Robert Schulman’s superb photographs on exhibit at CEPA are largely of old industrial landscapes Photoshopped into intricate mosaics or cut-and-pasted into geometrical collages of structural ruins and rust.

The repetition of forms and images within a single work is thematic—sometimes by way of echoes on echoes, sometimes as mirror images, as in one work featuring a blocky-looking, minimalist, sculpture-like construction cut-and-pasted into back-to-back images. The resultant work has something of the heroic abstractionist quality of a Robert Motherwell painting.

The old industry reference in this piece is not so apparent. The photos are not exclusively on this main subject matter. Another cut-and-paste work features three different perspectives on three ranks (or perhaps the same rank) of suburban tract housing rooflines.

The signature industrial pieces feature a dense miscellany of multiple repetitions of ancient, rust-colored factory façades in intense dark hues and elaborate patterns reminiscent of an heirloom-quality carpet. Industrial efficiency and modernistic architectural form juxtapose with a romantic poetic sense based on the inherent nostalgic quality of ruins.

(Fifty years ago, in this neck of the world, there were no ruins. Ideas about ruins were about Europe, which had ruins for millennia. The Anglo-Saxons wrote about the ruins of the Romans, who were not around any more in Anglo-Saxon times. The work of giants, they thought. Now we have ruins, too, the work of giants.)
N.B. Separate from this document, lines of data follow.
This design comes from an exercise in tuning for small area, a short achievable clock period and few clock cycles per item on the open sky130 flow, not from production work.
Function not checked in this run: the RTL went through the layout flow alone.
Power and IR drop assume default switching activity.

==> flow/design.v <==
package slsd_pkg;
	localparam int LOAD_W  = 20;
	localparam int SOLAR_W = 19;
	localparam int DELTA_W = 20;
	localparam int HOUR_W  = 5;
	localparam int DEV_W   = 8;
	localparam int EST_W   = 7;
	localparam int HISTORY_DEPTH_DEF = 360;
	localparam int RING_TAPS_DEF     = 8;
	localparam int CFG_IDX_W  = 2;
	localparam int CFG_DATA_W = 19;
	localparam logic [CFG_IDX_W-1:0] REG_CHEAP_START     = 2'd0;
	localparam logic [CFG_IDX_W-1:0] REG_CHEAP_END       = 2'd1;
	localparam logic [CFG_IDX_W-1:0] REG_SOLAR_THRESHOLD = 2'd2;
	localparam logic [CFG_IDX_W-1:0] REG_MAX_DEVICES     = 2'd3;
	localparam logic [HOUR_W-1:0]  CHEAP_START_RST = 5'd22;
	localparam logic [HOUR_W-1:0]  CHEAP_END_RST   = 5'd6;
	localparam logic [SOLAR_W-1:0] THRESHOLD_RST   = 19'd8000;
	localparam logic [DEV_W-1:0]   MAX_DEVICES_RST = 8'd10;
	localparam logic [HOUR_W-1:0]  LAST_HOUR       = 5'd23;
	localparam logic [DELTA_W-1:0] DELTA_SAT = 20'd1000000;
	localparam int                 MIN_FILL  = 6;
	localparam logic [EST_W-1:0] EST_BASE_HI   = 7'd55;
	localparam logic [EST_W-1:0] EST_BASE_LO   = 7'd15;
	localparam logic [EST_W-1:0] EST_FEW_ADD   = 7'd25;
	localparam logic [EST_W-1:0] EST_RISE_ADD  = 7'd35;
	localparam logic [EST_W-1:0] EST_STRONG    = 7'd10;
	localparam logic [EST_W-1:0] EST_CAP       = 7'd98;
	localparam logic [EST_W-1:0] EST_SHIFT_MIN = 7'd65;
	localparam int DIV_IN_W = SOLAR_W - 5;
	localparam int DIV_BY   = 75;
endpackage
module slsd_ring #(
	parameter int DEPTH = slsd_pkg::HISTORY_DEPTH_DEF,
	parameter int WIDTH = slsd_pkg::DELTA_W,
	parameter int TAPS  = slsd_pkg::RING_TAPS_DEF
) (
	input  logic                    clk,
	input  logic                    wr,
	input  logic [$clog2(TAPS)-1:0] tap,
	input  logic [WIDTH-1:0]        wdata,
	output logic [WIDTH-1:0]        rdata
);
	localparam int M     = DEPTH / TAPS;
	localparam int TAP_W = $clog2(TAPS);
	logic [DEPTH*WIDTH-1:0] q;
	for (genvar i = 0; i < DEPTH; i++) begin : g_ent
		localparam int PREV = (i + DEPTH - 1) % DEPTH;
		if ((i % M) == 0) begin : g_tap
			always_ff @(posedge clk) begin
				if (wr && tap == TAP_W'(i / M))
					q[i*WIDTH +: WIDTH] <= wdata;
				else
					q[i*WIDTH +: WIDTH] <= q[PREV*WIDTH +: WIDTH];
			end
		end else begin : g_pass
			always_ff @(posedge clk) begin
				q[i*WIDTH +: WIDTH] <= q[PREV*WIDTH +: WIDTH];
			end
		end
	end
	always_comb begin
		rdata = q[(DEPTH-1)*WIDTH +: WIDTH];
		for (int k = 1; k < TAPS; k++)
			if (tap == TAP_W'(k)) rdata = q[(k*M-1)*WIDTH +: WIDTH];
	end
endmodule
module slsd_decide (
	input  logic                          above,
	input  logic                          boost,
	input  logic                          cheap,
	input  logic                          surplus,
	input  logic                          few,
	input  logic                          sum_low,
	input  logic                          rising_cmp,
	input  logic [slsd_pkg::DEV_W-1:0]    quot,
	input  logic                          cap,           
	input  logic                          quot_zero,     
	input  logic [slsd_pkg::DEV_W-1:0]    max_devices,
	output logic                          run_loads,
	output logic [slsd_pkg::DEV_W-1:0]    plug_count,
	output logic [slsd_pkg::EST_W-1:0]    est
);
	logic                        rising;
	logic [slsd_pkg::EST_W-1:0]  est_sum;
	assign rising = few || rising_cmp;
	always_comb begin
		est_sum = above ? slsd_pkg::EST_BASE_HI : slsd_pkg::EST_BASE_LO;
		if (few) begin
			if (above) est_sum = est_sum + slsd_pkg::EST_FEW_ADD;
		end else if (sum_low) begin
			if (above) est_sum = est_sum + slsd_pkg::EST_RISE_ADD;
		end else if (rising) begin
			est_sum = est_sum + slsd_pkg::EST_RISE_ADD;
		end
		if (boost) est_sum = est_sum + slsd_pkg::EST_STRONG;
		est = (est_sum > slsd_pkg::EST_CAP) ? slsd_pkg::EST_CAP : est_sum;
	end
	assign run_loads = cheap && surplus && above && rising && (est >= slsd_pkg::EST_SHIFT_MIN);
	assign plug_count = !run_loads ? '0 : cap ? max_devices : quot_zero ? slsd_pkg::DEV_W'(1) : quot;
endmodule
module solar_load_shift_decision #(
	parameter int HISTORY_DEPTH = slsd_pkg::HISTORY_DEPTH_DEF,
	parameter int RING_TAPS     = slsd_pkg::RING_TAPS_DEF
) (
	input  logic                            clk,
	input  logic                            arst_n,
	input  logic                            wr_en,
	input  logic [slsd_pkg::CFG_IDX_W-1:0]  wr_index,
	input  logic [slsd_pkg::CFG_DATA_W-1:0] wr_data,
	input  logic                            sample_valid,
	output logic                            sample_ready,
	input  logic [slsd_pkg::LOAD_W-1:0]     sample_load_power,
	input  logic [slsd_pkg::SOLAR_W-1:0]    sample_solar_power,
	input  logic [slsd_pkg::DELTA_W-1:0]    sample_solar_energy_delta,
	input  logic [slsd_pkg::HOUR_W-1:0]     sample_hour,
	output logic                            result_valid,
	input  logic                            result_ready,
	output logic                            result_run_loads,
	output logic [slsd_pkg::DEV_W-1:0]      result_plug_count,
	output logic [slsd_pkg::EST_W-1:0]      result_solar_estimate
);
	localparam int M      = HISTORY_DEPTH / RING_TAPS;
	localparam int PH_W   = $clog2(M);
	localparam int TAP_W  = $clog2(RING_TAPS);
	localparam int DW     = slsd_pkg::DELTA_W;
	localparam int FILL_W = $clog2(HISTORY_DEPTH + 1);
	localparam int F5_W   = $clog2(5 * HISTORY_DEPTH + 1);
	localparam int NDIG   = (F5_W + 2) / 2;          
	localparam int SUM_W  = DW + FILL_W;
	localparam int DD_W   = DW + 1;
	localparam int Z_W    = SUM_W + 4;               
	localparam int RES_W  = 1 + slsd_pkg::DEV_W + slsd_pkg::EST_W;
	localparam int DIV_W  = slsd_pkg::DIV_IN_W;
	localparam int DIVBY  = slsd_pkg::DIV_BY;
	logic [slsd_pkg::HOUR_W-1:0]  cheap_start_q;
	logic [slsd_pkg::HOUR_W-1:0]  cheap_end_q;
	logic [slsd_pkg::SOLAR_W-1:0] threshold_q;
	logic [slsd_pkg::DEV_W-1:0]   max_devices_q;
	always_ff @(posedge clk or negedge arst_n) begin
		if (!arst_n) begin
			cheap_start_q <= slsd_pkg::CHEAP_START_RST;
			cheap_end_q   <= slsd_pkg::CHEAP_END_RST;
			threshold_q   <= slsd_pkg::THRESHOLD_RST;
			max_devices_q <= slsd_pkg::MAX_DEVICES_RST;
		end else if (wr_en) begin
			case (wr_index)
				slsd_pkg::REG_CHEAP_START:     cheap_start_q <= wr_data[slsd_pkg::HOUR_W-1:0];
				slsd_pkg::REG_CHEAP_END:       cheap_end_q   <= wr_data[slsd_pkg::HOUR_W-1:0];
				slsd_pkg::REG_SOLAR_THRESHOLD: threshold_q   <= wr_data[slsd_pkg::SOLAR_W-1:0];
				slsd_pkg::REG_MAX_DEVICES:     max_devices_q <= wr_data[slsd_pkg::DEV_W-1:0];
				default: ;
			endcase
		end
	end
	logic              ready_q;
	logic              v1_q, v2_q;
	logic              out_v_q, skid_v_q;
	logic [PH_W-1:0]   ph_q;
	logic [TAP_W-1:0]  tap_q;
	logic [FILL_W-1:0] fill_q;
	logic [F5_W-1:0]   fill5_q;
	logic              adv;
	logic              accept;
	logic              deliver;
	logic              push;
	logic              full;
	logic              out_v_n, skid_v_n;
	logic [PH_W-1:0]   ph_n;
	logic [TAP_W-1:0]  tap_n;
	assign adv     = !skid_v_q;
	assign accept  = sample_valid && ready_q;
	assign deliver = out_v_q && result_ready;
	assign push    = v2_q && adv;
	assign full    = (fill_q == FILL_W'(HISTORY_DEPTH));
	always_comb begin
		if (accept) begin
			ph_n  = ph_q;
			tap_n = tap_q;
		end else if (ph_q == PH_W'(M - 1)) begin
			ph_n  = '0;
			tap_n = (tap_q == TAP_W'(RING_TAPS - 1)) ? '0 : tap_q + 1'b1;
		end else begin
			ph_n  = ph_q + 1'b1;
			tap_n = tap_q;
		end
		if (out_v_q && !deliver) begin
			out_v_n  = 1'b1;
			skid_v_n = skid_v_q || push;
		end else begin
			out_v_n  = skid_v_q || push;
			skid_v_n = 1'b0;
		end
	end
	always_ff @(posedge clk or negedge arst_n) begin
		if (!arst_n) begin
			ready_q  <= 1'b0;
			v1_q     <= 1'b0;
			v2_q     <= 1'b0;
			out_v_q  <= 1'b0;
			skid_v_q <= 1'b0;
			ph_q     <= '0;
			tap_q    <= '0;
			fill_q   <= '0;
			fill5_q  <= '0;
		end else begin
			ready_q  <= (ph_n == '0) && !skid_v_n;
			if (adv) begin
				v1_q <= accept;
				v2_q <= v1_q;
			end
			out_v_q  <= out_v_n;
			skid_v_q <= skid_v_n;
			ph_q     <= ph_n;
			tap_q    <= tap_n;
			if (accept && !full) begin
				fill_q  <= fill_q + 1'b1;
				fill5_q <= fill5_q + F5_W'(5);
			end
		end
	end
	assign sample_ready = ready_q;
	logic [DW-1:0]                dsat0;
	logic [DW-1:0]                ring_old;
	logic [DD_W-1:0]              dd0;
	logic                         surplus0;
	logic [slsd_pkg::SOLAR_W-1:0] diff0;
	logic                         above0;
	logic                         boost0;
	logic                         cheap0;
	assign dsat0    = (sample_solar_energy_delta > slsd_pkg::DELTA_SAT) ? slsd_pkg::DELTA_SAT :
		sample_solar_energy_delta;
	logic [DD_W-1:0] old_eff, dd_raw, dd_sat;
	assign old_eff  = full ? DD_W'(ring_old) : '0;
	assign dd_raw   = DD_W'(sample_solar_energy_delta) - old_eff;
	assign dd_sat   = DD_W'(slsd_pkg::DELTA_SAT) - old_eff;
	assign dd0      = (sample_solar_energy_delta > slsd_pkg::DELTA_SAT) ? dd_sat : dd_raw;
	assign surplus0 = slsd_pkg::LOAD_W'(sample_solar_power) > sample_load_power;
	assign diff0    = slsd_pkg::SOLAR_W'(slsd_pkg::LOAD_W'(sample_solar_power) - sample_load_power);
	assign above0   = sample_solar_power >= threshold_q;
	assign boost0   = {sample_solar_power, 1'b0} >
		((slsd_pkg::SOLAR_W + 2)'(threshold_q) << 1) + (slsd_pkg::SOLAR_W + 2)'(threshold_q);
	always_comb begin
		if (sample_hour > slsd_pkg::LAST_HOUR || cheap_start_q > slsd_pkg::LAST_HOUR ||
			cheap_end_q > slsd_pkg::LAST_HOUR) begin
			cheap0 = 1'b0;
		end else if (cheap_start_q == cheap_end_q) begin
			cheap0 = 1'b1;
		end else if (cheap_start_q < cheap_end_q) begin
			cheap0 = (sample_hour >= cheap_start_q) && (sample_hour < cheap_end_q);
		end else begin
			cheap0 = (sample_hour >= cheap_start_q) || (sample_hour < cheap_end_q);
		end
	end
	slsd_ring #(
		.DEPTH (HISTORY_DEPTH),
		.WIDTH (DW),
		.TAPS  (RING_TAPS)
	) u_ring (
		.clk   (clk),
		.wr    (accept),
		.tap   (tap_q),
		.wdata (dsat0),
		.rdata (ring_old)
	);
	logic [Z_W-1:0] rows [NDIG];
	logic [Z_W-1:0] c0, s0;
	always_comb begin
		logic [F5_W+2:0]  f;
		logic [2:0]       g;
		logic [DW:0]      mag;
		logic [Z_W-1:0]   row;
		logic [NDIG-1:0]  neg;
		f = {2'b00, fill5_q, 1'b0};
		for (int k = 0; k < NDIG; k++) begin
			g   = f[2*k +: 3];
			mag = '0;
			case (g)
				3'b001, 3'b010, 3'b101, 3'b110: mag = {1'b0, dsat0};
				3'b011, 3'b100:                 mag = {dsat0, 1'b0};
				default:                        mag = '0;
			endcase
			neg[k] = g[2] && !(g[1] && g[0]);
			row = Z_W'(mag);
			if (neg[k]) row = ~row;
			row = row << (2 * k);
			if (k > 0) row[2*k-2] = neg[k-1];
			rows[k] = row;
		end
	end
	function automatic logic [2*Z_W-1:0] csa(input logic [Z_W-1:0] x, y, z);
		logic [Z_W-1:0] c;
		c = ((x & y) | (x & z) | (y & z)) << 1;
		csa = {c, x ^ y ^ z};
	endfunction
	logic [Z_W-1:0] sa, ca, sb, cb, sc, cc;
	assign {ca, sa} = csa(rows[0], rows[1], rows[2]);
	assign {cb, sb} = csa(rows[3], rows[4], rows[5]);
	assign {cc, sc} = csa(sa, ca, sb);
	assign {c0, s0} = csa(sc, cc, cb);
	logic [13:0] rem0;
	logic        q0;
	always_comb begin
		logic [DIV_W-1:0] y;
		y    = diff0[slsd_pkg::SOLAR_W-1:5];
		q0   = y >= DIV_W'(DIVBY << 7);
		rem0 = q0 ? y - DIV_W'(DIVBY << 7) : y;    
	end
	logic [Z_W-1:0]    c1, s1;
	logic [DD_W-1:0]   dd1;
	logic [FILL_W-1:0] fill1;
	logic [13:0]       rem1;
	logic              q1;
	logic              above1, boost1, cheap1, surplus1;
	always_ff @(posedge clk) begin
		if (accept) begin
			c1       <= c0;
			s1       <= s0;
			dd1      <= dd0;
			fill1    <= fill_q;
			rem1     <= rem0;
			q1       <= q0;
			above1   <= above0;
			boost1   <= boost0;
			cheap1   <= cheap0;
			surplus1 <= surplus0;
		end
	end
	logic [SUM_W-1:0] sum_q;
	always_ff @(posedge clk or negedge arst_n) begin
		if (!arst_n) begin
			sum_q <= '0;
		end else if (adv && v1_q) begin
			sum_q <= sum_q + SUM_W'($signed(dd1));
		end
	end
	logic [Z_W-1:0] u1, w1;
	logic           rise1;
	always_comb begin
		logic [Z_W-1:0] x, y, z, p, q, t;
		x = Z_W'(sum_q) << 2;
		y = Z_W'(sum_q) << 1;
		z = ~c1;
		p = x ^ y ^ z;
		q = ((x & y) | (x & z) | (y & z)) << 1;
		q[0] = 1'b1;
		t = ~s1;
		u1 = p ^ q ^ t;
		w1 = ((p & q) | (p & t) | (q & t)) << 1;
		w1[0] = 1'b1;
	end
	assign rise1 = u1[Z_W-1] ^ w1[Z_W-1] ^ (u1[Z_W-2:0] > ~w1[Z_W-2:0]);
	logic [9:0] rem1n;
	logic [4:0] q1n;
	always_comb begin
		logic [13:0] r;
		r = rem1;
		q1n[4] = q1;
		for (int i = 6; i >= 3; i--) begin
			if (r >= 14'(DIVBY << i)) begin
				r        = r - 14'(DIVBY << i);
				q1n[i-3] = 1'b1;
			end else begin
				q1n[i-3] = 1'b0;
			end
		end
		rem1n = 10'(r);    
	end
	logic [DIV_W:0] y1;
	logic           gt1, qz1;
	assign y1  = (DIV_W+1)'(rem1) + (q1 ? (DIV_W+1)'(DIVBY << 7) : '0);
	assign gt1 = (max_devices_q == '0) ||
		(y1 >= (DIV_W+1)'(DIVBY) * ((DIV_W+1)'(max_devices_q) + (DIV_W+1)'(1)));
	assign qz1 = !q1 && (rem1 < 14'(DIVBY));
	logic             rise2, few2, sum_low2, gt2, qz2;
	logic [9:0]       rem2;
	logic [4:0]       q2;
	logic             above2, boost2, cheap2, surplus2;
	always_ff @(posedge clk) begin
		if (adv) begin
			rise2    <= rise1;
			few2     <= fill1 < FILL_W'(slsd_pkg::MIN_FILL);
			sum_low2 <= sum_q <= SUM_W'(fill1);
			gt2      <= gt1;
			qz2      <= qz1;
			rem2     <= rem1n;
			q2       <= q1n;
			above2   <= above1;
			boost2   <= boost1;
			cheap2   <= cheap1;
			surplus2 <= surplus1;
		end
	end
	logic [slsd_pkg::DEV_W-1:0] quot2;
	always_comb begin
		logic [9:0] r;
		r = rem2;
		quot2[7:3] = q2;
		for (int i = 2; i >= 0; i--) begin
			if (r >= 10'(DIVBY << i)) begin
				r        = r - 10'(DIVBY << i);
				quot2[i] = 1'b1;
			end else begin
				quot2[i] = 1'b0;
			end
		end
	end
	logic [RES_W-1:0] res2;
	slsd_decide u_decide (
		.above       (above2),
		.boost       (boost2),
		.cheap       (cheap2),
		.surplus     (surplus2),
		.few         (few2),
		.sum_low     (sum_low2),
		.rising_cmp  (rise2),
		.quot        (quot2),
		.cap         (gt2),
		.quot_zero   (qz2),
		.max_devices (max_devices_q),
		.run_loads   (res2[RES_W-1]),
		.plug_count  (res2[slsd_pkg::EST_W +: slsd_pkg::DEV_W]),
		.est         (res2[slsd_pkg::EST_W-1:0])
	);
	logic [RES_W-1:0] out_q, skid_q;
	always_ff @(posedge clk) begin
		if (!out_v_q || deliver)
			out_q <= skid_v_q ? skid_q : res2;
		if (adv)
			skid_q <= res2;
	end
	assign result_valid          = out_v_q;
	assign result_run_loads      = out_q[RES_W-1];
	assign result_plug_count     = out_q[slsd_pkg::EST_W +: slsd_pkg::DEV_W];
	assign result_solar_estimate = out_q[slsd_pkg::EST_W-1:0];
endmodule
==> flow/run.sh <==
#!/bin/bash
# synth_recipe.tcl (not shown) runs the flow's synth.tcl, then flattens the netlist and writes it again
# the make line also repeats each setting of config.mk as NAME=value (left out here)
make -C /OpenROAD-flow-scripts/flow DESIGN_CONFIG=/design/flow/config.mk WORK_HOME=/design/flow/orfs CLKGATE_MAP_FILE= SYNTH_SCRIPT=/design/flow/synth_recipe.tcl finish
==> flow/config.mk <==
export PLATFORM = sky130hd
export DESIGN_NAME = solar_load_shift_decision
export DESIGN_NICKNAME = solar_load_shift_decision
export VERILOG_FILES = /design/flow/design.v
export SDC_FILE = /design/flow/constraint.sdc
export NUM_CORES = 4
export LEC_CHECK = 0
export CAP_MARGIN = 20
export CORE_MARGIN = 2
export CORE_UTILIZATION = 55
export SETUP_SLACK_MARGIN = 4.2
export SLEW_MARGIN = 20
export SYNTH_MEMORY_MAX_BITS = 8192
==> flow/constraint.sdc <==
create_clock -name core_clock -period 7.5 [get_ports {clk}]
set_input_delay 1.5000 -clock core_clock [delete_from_list [all_inputs] [get_ports {clk}]]
set_output_delay 1.5000 -clock core_clock [all_outputs]
set_load 0.01 [all_outputs]
==> results.py <==
metrics = {
    "run_status": {
        "status": "no timing/DRC/antenna violations",
    },
    "global_route": {
        "grt_max_degree": 63,
        "grt_pass1_vias": 74870,
        "grt_pass1_wl_microns": 448900,
        "gr-usage-all-layers": 0.1871,
        "grt_overflow": 0,
        "antenna_found_initial": 22,
    },
    "floorplan": {
        "chipWidth_microns": 565.2,
        "ios": 108,
        "initial_utilization": 0.5513,
        "die_area_sq_um": 319400,
        "num_rows": 206,
        "core_area_sq_um": 314200,
        "die_h_microns": 565.2,
    },
    "cells_and_area": {
        "layout.nets": 12150,
        "fin_area_sq_um": 209100,
        "drive_gt1_frac": 0.1811,
        "area_delta_synth_final_pct": 20.70,
        "layout.cells.non_filler": 16270,
    },
    "worst_setup_path": {
        "cp.arrival_ns": 5.91,
        "rr_endpoint": "gt2",
        "crit_type": "in -> reg",
        "r2r_cells": 25,
        "r2r_slack_ns": 2.63,
        "crit_path_max_incr_delay_ns": 0.51,
        "crit_path_frequent_cell": "buf_6",
        "crit_path_start_kind": "input port",
        "cp-end-kind": "flop",
        "cp_max_fo": 3,
        "r2r-start": "max_devices_q[1]",
        "worst-endpoint-required_ns": 8.38,
        "crit_slowest_cell": "or4_4",
    },
    "logic_synthesis": {
        "synth.area.top_cells": "dfxtp_1, edfxtp_1, ha_1",
        "synthCells": 10520,
        "synth.most_common_cell": "dfxtp_1",
        "yosys.area.top_type": "dfxtp_1",
        "netlist_area_sq_um": 173200,
        "ys_ff_latch": 7467,
        "ys_seq_area_frac": 0.8747,
        "synth_cell_types": 96,
        "synth_edf_count": 151,
        "synth_common_cells": "dfxtp_1, nand2_1, inv_1",
        "synth_nets": 11080,
        "async_flop_share": 0.01339,
        "synth_ff_type": "dfxtp_1",
        "yosys_warnings": 4,
        "synth_top_area_frac": 0.8340,
        "syn-mean-instance-area_sq_um": 16.46,
    },
    "clocking": {
        "max-clock-path-buffers": 4,
        "clock_latency_ns": 1.04,
        "cts_root_buf": "clkbuf_16",
        "htreeDepth": 6,
        "clkTransAtPathRegs_ns": 0.06,
        "cts.sinks": 7467,
        "cts_tree": "yes",
        "cts_inserted_buffers": 644,
        "cts_hold_buffers": 0,
    },
    "timing": {
        "tightest_slew_ns": 1.184,
        "fin_setup_tns_ns": 0,
        "slew_viol_final": 0,
        "period_minus_slack_ns": 5.027,
        "fmax_mhz": 198.9,
        "hold_viol": 0,
        "rsz0062_at_grt": "true",
        "maxSlewHeadroom": 0.2087,
        "skew_ns": 0.05497,
        "fin_crit_sh": 0.6703,
        "finalSetupViolCount": 0,
    },
    "hold_path": {
        "min_path_type": "reg -> reg",
        "holdCritStartpoint": "u_ring.q[4745]",
        "min_to": "u_ring.q[4765]",
        "hold_depth": 0,
    },
    "placed_design": {
        "portBuffers": 107,
        "placed_cell_area_sq_um": 180300,
        "gp_congestion": 0.8809,
        "placed_cells": 14690,
        "dp_hpwl_microns": 184700,
    },
    "flow_run": {
        "maxCapViolations": 0,
    },
    "pwr": {
        "irDropWorstVdd_mv": 0.2894,
        "powerDensity_nw_per_um2": 420.4,
        "power_mw": 87.90,
        "p_leak_nw": 85.40,
    },
    "routing": {
        "drcViolationCount": 0,
        "wl_microns": 301900,
        "antenna_left": 0,
        "drt_iter0_markers": 3813,
        "via_count": 73040,
        "wl_per_cell_microns": 18.56,
        "firstDrtPassIters": 5,
        "viasPerCell": 4.490,
    },
}
## worst max-delay path by stage
| stage | from | endpoint | cells past startpoint |
|---|---|---|---|
| after CTS | max_devices_q[1] | gt2 | 25 |
| after global routing | max_devices_q[1] | gt2 | 23 |
| final | sample_solar_energy_delta[5] | dd1[4] | 30 |
| after global placement | sample_solar_energy_delta[1] | s1[11] | 17 |
| after floorplan | sample_solar_energy_delta[5] | dd1[20] | 26 |
| after detailed placement | sample_solar_energy_delta[1] | s1[15] | 17 |
## where the power goes
group / total, mW / leakage [nW] / switching, mW / internal (mW)
Clock: 32.8 / 10.7 / 13.9 / 18.9
Sequential: 41.6 / 60.8 / 0.489 / 41.1
Combinational: 13.6 / 13.9 / 7.64 / 5.93
Total: 87.9 / 85.4 / 22.0 / 65.9
## critical path: cells and delay by family
family                   cells  cell delay [ns]
AND/OR/NAND/NOR              8             1.35
adder cells (fa/ha/maj)      2             0.61
AO/OA/AOI/OAI                4             0.70
buffers and inverters       16             1.73
## stage by stage
stage	utilization	hold slack, ns	setup WS [ns]
floorplan	-	0.3096	1.809
global placement	0.5738	0.3095	0.3765
detailed placement	0.5739	0.3121	0.5262
CTS	0.6584	0.2767	2.512
global route	0.6653	0.2871	2.387
finish	0.6654	0.2850	2.473
## cell families (layout without fill, tap and decap cells)
group | after synthesis | count (layout) | synth area share
xor gates and xnor gates | 244 | 244 | 0.01242
muxes | 97 | 97 | 0.006176
other | 0 | 13 | 0
adders and majority gates | 471 | 471 | 0.04103
DFF | 7467 | 7467 | 0.8747
AOI/OAI and AO/OA | 860 | 860 | 0.03157
buffers and inverters | 557 | 2128 | 0.01220
and+or+nand+nor | 826 | 826 | 0.02189
## per-layer routing
metal	track usage	up-vias	wire length, microns
met5	0	-	11
met4	0.07683	2	12030
met3	0.03282	581	12540
met2	0.2875	1435	133000
met1	0.2635	35100	144300
li1	-	35930	-
## flip-flops by register name (all words and copies together) (netlist names), 3 cells and up
signal and flops:
u_ring.q 7200, s1 33, c1 29, sum_q 29, dd1 21, threshold_q 19
out_q 16, skid_q 16, rem1 14, fill5_q 11, rem2 10, fill1 9
fill_q 9, max_devices_q 8, ph_q 6, cheap_end_q 5, cheap_start_q 5, q2 5
tap_q 3
## repair_timing
item | in CTS | in global routing
resized for setup | 650 | 283
cloned | 1 | 3
pin swaps | 274 | 204
buffers inserted | 301 | 102
endpoints found under the setup margin | 296 | 165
One non-collage photo shows a decrepit remnant of a small industrial building, just a couple of concrete walls and weathered frames of what once would have been glazed windows. Now you look right through the building, through the windows that are no more, in near wall and far wall, onto a field of dead brown grass and washed-out blue sky. It’s like a metaphor of painting as a metaphor of everything: the frame or frames in the foreground, which you see but at the same time see through, into further and further dimensions of the transitory, in nature and art, the world we don’t make and the world we do.

Another work of heroic sensibility shows a gargantuan façade of an industrial structure or perhaps a continuous row of structures in the background, in the foreground an enormous snow-covered, wind-swept urban open space, and small and obscure in the middle distance, a solitary human figure trudging across the open snowfield.

An outstanding non-industrial photo is of slabs of stone—marble or concrete, a wall and steps, perhaps—overlain with a delicate lacework of shadows of tree branches, some of the actual trees blurry in the background, and a patch of green lawn the only high-color contrast element to the grays and black of the stone and shadows and trees.

The Robert Schulman photos are in the second-floor corridor gallery. In the ground-floor gallery north is an exhibit by Mark McLoughlin consisting of a camera obscura looking out onto the Main Street scene, two zoetropes—drum-like contraptions with slots, and opposite each slot, inside the drum, an image slightly different from the next or previous image, so that when you spin the drum and look through the slots you see an early version of a motion picture—-and a number of framed pictures, each containing four images in vertical array of the sort you see in the zoetropes.

Sometimes the same images as in the zoetropes, but in any case similar, inasmuch as blurry, and each image not much different from the previous or next image in its series.

The idea of the exhibit seems to be about primitive or minimalist forms of motion picturing, including the blurry aspect. The camera obscura imagery is minimalist motion picturing, too. What the camera sees (other than the static buildings across the street) is an occasional passerby. (This is 600 block Main Street, daytime, remember.) And if you’re patient (and can handle the excitement), every 15 or 20 minutes or so, a passing train.

In the ground-floor gallery south are Bradley Phillips’ photography noir works. In dark shades and shadows typically they depict workplace interior scenes at first glance slightly disordered, then you notice protruding from behind a bookcase or beneath a desk a pair of shoes, with feet in them, and legs attached, the rest of the victim still invisible (for the moment) behind the bookcase or under the desk. What the…?

The Schulman, McLoughlin, and Phillips exhibits continue through March 19.